Further information on WMI

For more guidance on connectivity see the Microsoft Documentation:

  1. Connecting to WMI on a Remote Computer.
  2. Setting up a Remote WMI Connection.

Troubleshooting WMI

  • Error=800706BA The RPC server is unavailable. SWbemLocator
    • Check that "DBmarlin Tomcat" Windows Service is running as a Windows Account in the Local Administrator Group.
  • Error=80070005 Access is denied SWbemLocator
    • Check that "DBmarlin Tomcat" Windows Service is running as a Windows Account in the Local Administrator Group.

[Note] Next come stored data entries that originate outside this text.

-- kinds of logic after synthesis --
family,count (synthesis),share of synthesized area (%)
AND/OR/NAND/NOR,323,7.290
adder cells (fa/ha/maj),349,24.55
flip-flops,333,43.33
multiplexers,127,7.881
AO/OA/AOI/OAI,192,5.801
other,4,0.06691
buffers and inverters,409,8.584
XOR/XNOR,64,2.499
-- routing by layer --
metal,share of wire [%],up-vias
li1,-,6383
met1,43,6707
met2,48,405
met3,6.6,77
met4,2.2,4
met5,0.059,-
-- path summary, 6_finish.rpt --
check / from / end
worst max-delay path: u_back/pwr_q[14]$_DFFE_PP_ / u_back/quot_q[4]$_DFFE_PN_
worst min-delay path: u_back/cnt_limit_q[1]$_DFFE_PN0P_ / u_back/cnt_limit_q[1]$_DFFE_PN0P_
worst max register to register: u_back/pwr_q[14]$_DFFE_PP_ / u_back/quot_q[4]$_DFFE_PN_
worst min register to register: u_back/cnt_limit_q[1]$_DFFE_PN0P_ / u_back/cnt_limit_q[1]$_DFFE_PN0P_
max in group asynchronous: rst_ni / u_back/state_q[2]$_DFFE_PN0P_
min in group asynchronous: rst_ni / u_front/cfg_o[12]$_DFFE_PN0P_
### src/sv/drs_pkg.sv
// drs_pkg: shared constants, codes and control structs of the disk request scheduler
// used by drs_ctrl, drs_datapath and disk_request_scheduler; no dependencies
package drs_pkg;

   localparam int SLOTS      = 64;
   localparam int TRACK_BITS = 16;
   localparam int SLOT_BITS  = $clog2(SLOTS);
   localparam int CNT_BITS   = $clog2(SLOTS + 1);

   // fixed field widths of the stream payload
   localparam int SLOT_W  = 6;
   localparam int TRACK_W = 16;
   localparam int REQ_W   = 40;
   localparam int RSP_W   = 32;

   localparam logic [1:0] MODE_FIFO = 2'd0;
   localparam logic [1:0] MODE_SSTF = 2'd1;
   localparam logic [1:0] MODE_LOOK = 2'd2;

   localparam logic KIND_ENQ  = 1'b0;
   localparam logic KIND_PICK = 1'b1;

   typedef logic [SLOT_BITS-1:0]  slot_type;
   typedef logic [CNT_BITS-1:0]   cnt_type;
   typedef logic [TRACK_BITS-1:0] track_type;

   localparam slot_type LAST_SLOT = SLOT_BITS'(SLOTS - 1);

   typedef struct packed {
      logic               kind;
      logic [SLOT_W-1:0]  slot;
      logic [TRACK_W-1:0] track;
      logic [TRACK_W-1:0] head;
   } drs_req_type;

   typedef struct packed {
      logic               grant_valid;
      logic [SLOT_W-1:0]  grant_slot;
      logic [TRACK_W-1:0] grant_track;
      logic               move_up;
      logic               store_empty;
      logic               enqueue_error;
   } drs_res_type;

   typedef struct packed {
      logic load;
      logic scan_start;
      logic scan_step;
      logic flip;
      logic fifo_slot;
      logic fifo_track;
      logic rm_start;
      logic rm_step;
      logic rm_end;
      logic commit;
   } drs_cmd_type;

   typedef struct packed {
      logic is_enq;
      logic empty;
      logic fifo;
      logic scan_last;
      logic need_flip;
      logic rm_last;
   } drs_stat_type;

endpackage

  • NTSTATUS: NT code 0x80041017 Possible causes include:
    • Missing WMI classes
      • In cmd window on the target host try running %windir%\system32\wbem\wmiadap.exe /f
    • Broken performance counters
      • In cmd window on the target host try running lodctr /r
    • Performance counters are disabled in the registry
      • Check the registry key HKEY_LOCAL_MACHINE\SYSTEM\CurrentControlSet\services\PerfProc\Performance or HKEY_LOCAL_MACHINE\SYSTEM\CurrentControlSet\services\PerfDisk\Performance is set so that “Disable Performance Counters” is set to 0, so that it is enabled.

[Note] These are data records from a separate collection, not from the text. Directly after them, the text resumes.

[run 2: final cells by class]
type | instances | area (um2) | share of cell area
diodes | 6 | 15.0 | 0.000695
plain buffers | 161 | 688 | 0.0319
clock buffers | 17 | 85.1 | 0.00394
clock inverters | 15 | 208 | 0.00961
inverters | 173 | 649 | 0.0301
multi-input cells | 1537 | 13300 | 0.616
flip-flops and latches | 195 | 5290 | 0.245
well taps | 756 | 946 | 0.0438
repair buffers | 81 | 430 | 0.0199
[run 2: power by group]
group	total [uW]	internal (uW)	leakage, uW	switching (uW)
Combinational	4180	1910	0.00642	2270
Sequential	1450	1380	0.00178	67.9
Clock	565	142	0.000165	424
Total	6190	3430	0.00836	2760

  • NT_STATUS_ACCESS_DENIED - Access denied
    • Check that the username and password you entered are correct for the remote Windows host.
  • NTSTATUS: NT_STATUS_HOST_UNREACHABLE
    • Check the host name or IP address that you entered is correct and it can be reached over the network.

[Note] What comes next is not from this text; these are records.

===== config.mk =====
export PLATFORM = sky130hd
export DESIGN_NAME = utf8_decoder_with_cp1252_fallback_core_flat
export DESIGN_NICKNAME = d
export VERILOG_FILES = /design/src/rtl/core/utf8d_pkg.sv /design/src/rtl/core/utf8d_in_if.sv /design/src/rtl/core/utf8d_out_if.sv /design/src/rtl/core/utf8_decoder_with_cp1252_fallback_core.sv /design/src/flat_wrapper.sv
export SDC_FILE = /design/constraint.sdc
export NUM_CORES = 1
export LEC_CHECK = 0
export ABC_AREA = 1
export BUFFER_PORTS_ARGS = -buffer_cell sky130_fd_sc_hd__buf_2
export CAP_MARGIN = 20
export CORE_MARGIN = 2
export CORE_UTILIZATION = 53
export CTS_CLUSTER_DIAMETER = 150
export DETAILED_ROUTE_END_ITERATION = 10
export PLACE_DENSITY = 0.81
export SYNTH_ARGS = -nofsm -noshare
export SYNTH_HDL_FRONTEND = slang
export SYNTH_SLANG_ARGS = --single-unit

===== constraint.sdc =====
create_clock -name clk -period 2.2 [get_ports clk]
set_input_delay 0.44 -clock clk [delete_from_list [all_inputs] [get_ports clk]]
set_output_delay 0.44 -clock clk [all_outputs]
set_load 0.05 [all_outputs]

===== src/rtl/core/utf8d_pkg.sv =====
// shared types, widths and the cp1252 c1 lookup for the utf-8 decoder
`default_nettype none

package utf8d_pkg;

  localparam int BYTE_W = 8;
  localparam int CP_W   = 21;
  localparam int ST_W   = 3;
  localparam int PEND_W = 2;

  typedef enum logic [ST_W-1:0] {
    ST_OK       = 3'd0,
    ST_UNMAPPED = 3'd1,
    ST_STRAY    = 3'd2,
    ST_BADLEAD  = 3'd3,
    ST_MISSING  = 3'd4,
    ST_TRUNC    = 3'd5
  } status_t;

  // zero marks a hole in the table
  function automatic logic [15:0] cp1252_lookup(input logic [4:0] idx);
    logic [15:0] val;
    case (idx)
      5'd0:    val = 16'h20AC;
      5'd2:    val = 16'h201A;
      5'd3:    val = 16'h0192;
      5'd4:    val = 16'h201E;
      5'd5:    val = 16'h2026;
      5'd6:    val = 16'h2020;
      5'd7:    val = 16'h2021;
      5'd8:    val = 16'h02C6;
      5'd9:    val = 16'h2030;
      5'd10:   val = 16'h0160;
      5'd11:   val = 16'h2039;
      5'd12:   val = 16'h0152;
      5'd14:   val = 16'h017D;
      5'd17:   val = 16'h2018;
      5'd18:   val = 16'h2019;
      5'd19:   val = 16'h201C;
      5'd20:   val = 16'h201D;
      5'd21:   val = 16'h2022;
      5'd22:   val = 16'h2013;
      5'd23:   val = 16'h2014;
      5'd24:   val = 16'h02DC;
      5'd25:   val = 16'h2122;
      5'd26:   val = 16'h0161;
      5'd27:   val = 16'h203A;
      5'd28:   val = 16'h0153;
      5'd30:   val = 16'h017E;
      5'd31:   val = 16'h0178;
      default: val = 16'h0000;
    endcase
    return val;
  endfunction

endpackage

`default_nettype wire


===== src/rtl/core/utf8d_in_if.sv =====
// input channel: one raw byte per word with an end-of-string flag
`default_nettype none

interface utf8d_in_if;
  logic                          valid;
  logic                          ready;
  logic [utf8d_pkg::BYTE_W-1:0]  byte_in;
  logic                          last_byte;

  modport source (output valid, output byte_in, output last_byte, input ready);
  modport sink   (input valid, input byte_in, input last_byte, output ready);
endinterface

`default_nettype wire


===== src/rtl/core/utf8d_out_if.sv =====
// result channel: decoded code point, status and end-of-string flag per word
`default_nettype none

interface utf8d_out_if;
  logic                        valid;
  logic                        ready;
  logic [utf8d_pkg::CP_W-1:0]  cp_val;
  logic [utf8d_pkg::ST_W-1:0]  status;
  logic                        final_result;

  modport source (output valid, output cp_val, output status, output final_result,
                  input ready);
  modport sink   (input valid, input cp_val, input status, input final_result,
                  output ready);
endinterface

`default_nettype wire


===== src/rtl/core/utf8_decoder_with_cp1252_fallback_core.sv =====
// utf-8 decoder with cp1252 fallback for c1 bytes
// a byte waits in the input register, and its result word is held in the result
//   register until out_ch.ready takes it; zero or one result word per byte
// throughput: one byte per cycle, set by the single decode step between the input
//   register and the result register, while no held result word is left waiting
// reset: synchronous active-low rst_n clears both stages and the decode state
`default_nettype none

module utf8_decoder_with_cp1252_fallback_core (
  input  wire logic  clk,
  input  wire logic  rst_n,
  utf8d_in_if.sink   in_ch,
  utf8d_out_if.source out_ch
);
  import utf8d_pkg::*;

  logic              s1_valid_r;
  logic [BYTE_W-1:0] s1_byte_r;
  logic              s1_last_r;
  logic              s1_adv;

  logic [PEND_W-1:0] pend_r, pend_nxt, pend_dec;
  logic [CP_W-1:0]   part_r, part_nxt, merged;
  logic              disc_r, disc_nxt;

  logic              res_v;
  logic [CP_W-1:0]   res_cp;
  status_t           res_st;
  logic              res_fin;
  logic [15:0]       c1_val;

  logic              out_valid_r;
  logic [CP_W-1:0]   out_cp_r;
  status_t           out_st_r;
  logic              out_fin_r;

  assign s1_adv      = s1_valid_r && (!out_valid_r || out_ch.ready);
  assign in_ch.ready = !s1_valid_r || s1_adv;

  always_ff @(posedge clk) begin
    if (!rst_n) begin
      s1_valid_r <= 1'b0;
    end else if (in_ch.ready) begin
      s1_valid_r <= in_ch.valid;
    end
  end

  always_ff @(posedge clk) begin
    if (in_ch.ready && in_ch.valid) begin
      s1_byte_r <= in_ch.byte_in;
      s1_last_r <= in_ch.last_byte;
    end
  end

  assign pend_dec = pend_r - 2'd1;
  assign c1_val   = cp1252_lookup(s1_byte_r[4:0]);

  always_comb begin
    case (pend_dec)
      2'd2:    merged = part_r | (CP_W'(s1_byte_r[5:0]) << 12);
      2'd1:    merged = part_r | (CP_W'(s1_byte_r[5:0]) << 6);
      default: merged = part_r | CP_W'(s1_byte_r[5:0]);
    endcase
  end

  always_comb begin
    pend_nxt = pend_r;
    part_nxt = part_r;
    disc_nxt = disc_r;
    res_v    = 1'b0;
    res_cp   = '0;
    res_st   = ST_OK;
    res_fin  = s1_last_r;
    if (disc_r) begin
      if (s1_last_r) begin
        disc_nxt = 1'b0;
      end
    end else if (pend_r != '0) begin
      if (s1_byte_r[7:6] != 2'b10) begin
        res_v = 1'b1; res_st = ST_MISSING; res_fin = 1'b1;
        pend_nxt = '0; part_nxt = '0; disc_nxt = !s1_last_r;
      end else if (pend_dec == '0) begin
        res_v = 1'b1; res_cp = merged;
        pend_nxt = '0; part_nxt = '0;
      end else if (s1_last_r) begin
        res_v = 1'b1; res_st = ST_TRUNC; res_fin = 1'b1;
        pend_nxt = '0; part_nxt = '0; disc_nxt = 1'b0;
      end else begin
        pend_nxt = pend_dec;
        part_nxt = merged;
      end
    end else begin
      case (s1_byte_r) inside
        [8'h00:8'h7F]: begin
          res_v  = 1'b1;
          res_cp = CP_W'(s1_byte_r);
        end
        [8'h80:8'h9F]: begin
          res_v = 1'b1;
          if (c1_val == '0) begin
            res_st = ST_UNMAPPED; res_fin = 1'b1; disc_nxt = !s1_last_r;
          end else begin
            res_cp = CP_W'(c1_val);
          end
        end
        [8'hA0:8'hBF]: begin
          res_v = 1'b1; res_st = ST_STRAY; res_fin = 1'b1; disc_nxt = !s1_last_r;
        end
        [8'hC0:8'hF7]: begin
          if (s1_last_r) begin
            res_v = 1'b1; res_st = ST_TRUNC; res_fin = 1'b1;
          end else if (s1_byte_r[7:5] == 3'b110) begin
            pend_nxt = 2'd1;
            part_nxt = CP_W'(s1_byte_r[4:0]) << 6;
          end else if (s1_byte_r[7:4] == 4'b1110) begin
            pend_nxt = 2'd2;
            part_nxt = CP_W'(s1_byte_r[3:0]) << 12;
          end else begin
            pend_nxt = 2'd3;
            part_nxt = CP_W'(s1_byte_r[2:0]) << 18;
          end
        end
        default: begin
          res_v = 1'b1; res_st = ST_BADLEAD; res_fin = 1'b1; disc_nxt = !s1_last_r;
        end
      endcase
    end
  end

  always_ff @(posedge clk) begin
    if (!rst_n) begin
      pend_r      <= '0;
      part_r      <= '0;
      disc_r      <= 1'b0;
      out_valid_r <= 1'b0;
    end else if (s1_adv) begin
      pend_r      <= pend_nxt;
      part_r      <= part_nxt;
      disc_r      <= disc_nxt;
      out_valid_r <= res_v;
    end else if (out_ch.ready) begin
      out_valid_r <= 1'b0;
    end
  end

  always_ff @(posedge clk) begin
    if (s1_adv && res_v) begin
      out_cp_r  <= res_cp;
      out_st_r  <= res_st;
      out_fin_r <= res_fin;
    end
  end

  assign out_ch.valid        = out_valid_r;
  assign out_ch.cp_val       = out_cp_r;
  assign out_ch.status       = out_st_r;
  assign out_ch.final_result = out_fin_r;

  // skipping a failed string never overlaps an open sequence
  a_disc_no_pend: assert property (@(posedge clk) disable iff (!rst_n)
    disc_r |-> pend_r == '0)
    else $error("discard with sequence open");

  // partial bits only live while continuations are due
  a_part_clear: assert property (@(posedge clk) disable iff (!rst_n)
    pend_r == '0 |-> part_r == '0)
    else $error("stale partial value");

  // an error word carries no code point and ends its string
  a_err_word: assert property (@(posedge clk) disable iff (!rst_n)
    out_valid_r && out_st_r != ST_OK |-> out_cp_r == '0 && out_fin_r)
    else $error("malformed error word");

  // a result word only follows a byte that left the input stage
  a_out_src: assert property (@(posedge clk) disable iff (!rst_n)
    $rose(out_valid_r) |-> $past(s1_adv))
    else $error("result word without source byte");

endmodule

`default_nettype wire

===== src/flat_wrapper.sv =====
// flat-port wrapper written by rule: the top's interface ports become plain ports
module utf8_decoder_with_cp1252_fallback_core_flat import utf8d_pkg::*;
  (clk, rst_n, in_ch_valid, in_ch_byte_in, in_ch_last_byte, in_ch_ready, out_ch_valid, out_ch_cp_val, out_ch_status, out_ch_final_result, out_ch_ready);
  utf8d_in_if in_ch_i ();
  utf8d_out_if out_ch_i ();
  input  wire logic clk;
  input  wire logic rst_n;
  input wire logic [$bits(in_ch_i.valid)-1:0] in_ch_valid;
  input wire logic [$bits(in_ch_i.byte_in)-1:0] in_ch_byte_in;
  input wire logic [$bits(in_ch_i.last_byte)-1:0] in_ch_last_byte;
  output wire logic [$bits(in_ch_i.ready)-1:0] in_ch_ready;
  output wire logic [$bits(out_ch_i.valid)-1:0] out_ch_valid;
  output wire logic [$bits(out_ch_i.cp_val)-1:0] out_ch_cp_val;
  output wire logic [$bits(out_ch_i.status)-1:0] out_ch_status;
  output wire logic [$bits(out_ch_i.final_result)-1:0] out_ch_final_result;
  input wire logic [$bits(out_ch_i.ready)-1:0] out_ch_ready;
  assign in_ch_i.valid = in_ch_valid;
  assign in_ch_i.byte_in = in_ch_byte_in;
  assign in_ch_i.last_byte = in_ch_last_byte;
  assign in_ch_ready = in_ch_i.ready;
  assign out_ch_valid = out_ch_i.valid;
  assign out_ch_cp_val = out_ch_i.cp_val;
  assign out_ch_status = out_ch_i.status;
  assign out_ch_final_result = out_ch_i.final_result;
  assign out_ch_i.ready = out_ch_ready;
  utf8_decoder_with_cp1252_fallback_core u_core (.clk(clk), .rst_n(rst_n), .in_ch(in_ch_i), .out_ch(out_ch_i));
endmodule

  • Other things that could affect connectivity
    • Windows firewall may need to allow WMI.
      • /img/wmi-windows-firewall.jpg
    • Make sure any other intermediate firewalls are open.
    • In Cloud environments like AWS you need to consider the VPC and security groups.
    • DNS name resolution - make sure the host name can be resolved to the correct IP address
  • If all else fails, try rebooting Windows server.